[Collected data]
◆ ◆ ◆ ◆ ◆

<file path="config.mk">
export PLATFORM = sky130hd
export DESIGN_NAME = button_event_gen
export DESIGN_NICKNAME = d
export VERILOG_FILES = /design/src/rtl/button_event_gen.sv
export SDC_FILE = /design/constraint.sdc
export NUM_CORES = 1
export LEC_CHECK = 0
export BUFFER_PORTS_ARGS = -buffer_cell sky130_fd_sc_hd__buf_2
export CORE_AREA = 2 2 88 98
export DETAILED_ROUTE_END_ITERATION = 10
export DIE_AREA = 0 0 90 100
export SYNTH_ARGS = -nofsm -noshare
export SYNTH_HDL_FRONTEND = slang
export SYNTH_SLANG_ARGS = --single-unit
</file>
<file path="constraint.sdc">
create_clock -name clk -period 4.55 [get_ports clk]
set_input_delay 0.91 -clock clk [delete_from_list [all_inputs] [get_ports clk]]
set_output_delay 0.91 -clock clk [all_outputs]
set_load 0.02 [all_outputs]
</file>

◆ ◆ ◆ ◆ ◆

#### The problem
Could you reproduce the data above exactly as given?

#### Solution to this task
<file path="config.mk">
export PLATFORM = sky130hd
export DESIGN_NAME = button_event_gen
export DESIGN_NICKNAME = d
export VERILOG_FILES = /design/src/rtl/button_event_gen.sv
export SDC_FILE = /design/constraint.sdc
export NUM_CORES = 1
export LEC_CHECK = 0
export BUFFER_PORTS_ARGS = -buffer_cell sky130_fd_sc_hd__buf_2
export CORE_AREA = 2 2 88 98
export DETAILED_ROUTE_END_ITERATION = 10
export DIE_AREA = 0 0 90 100
export SYNTH_ARGS = -nofsm -noshare
export SYNTH_HDL_FRONTEND = slang
export SYNTH_SLANG_ARGS = --single-unit
</file>
<file path="constraint.sdc">
create_clock -name clk -period 4.55 [get_ports clk]
set_input_delay 0.91 -clock clk [delete_from_list [all_inputs] [get_ports clk]]
set_output_delay 0.91 -clock clk [all_outputs]
set_load 0.02 [all_outputs]
</file>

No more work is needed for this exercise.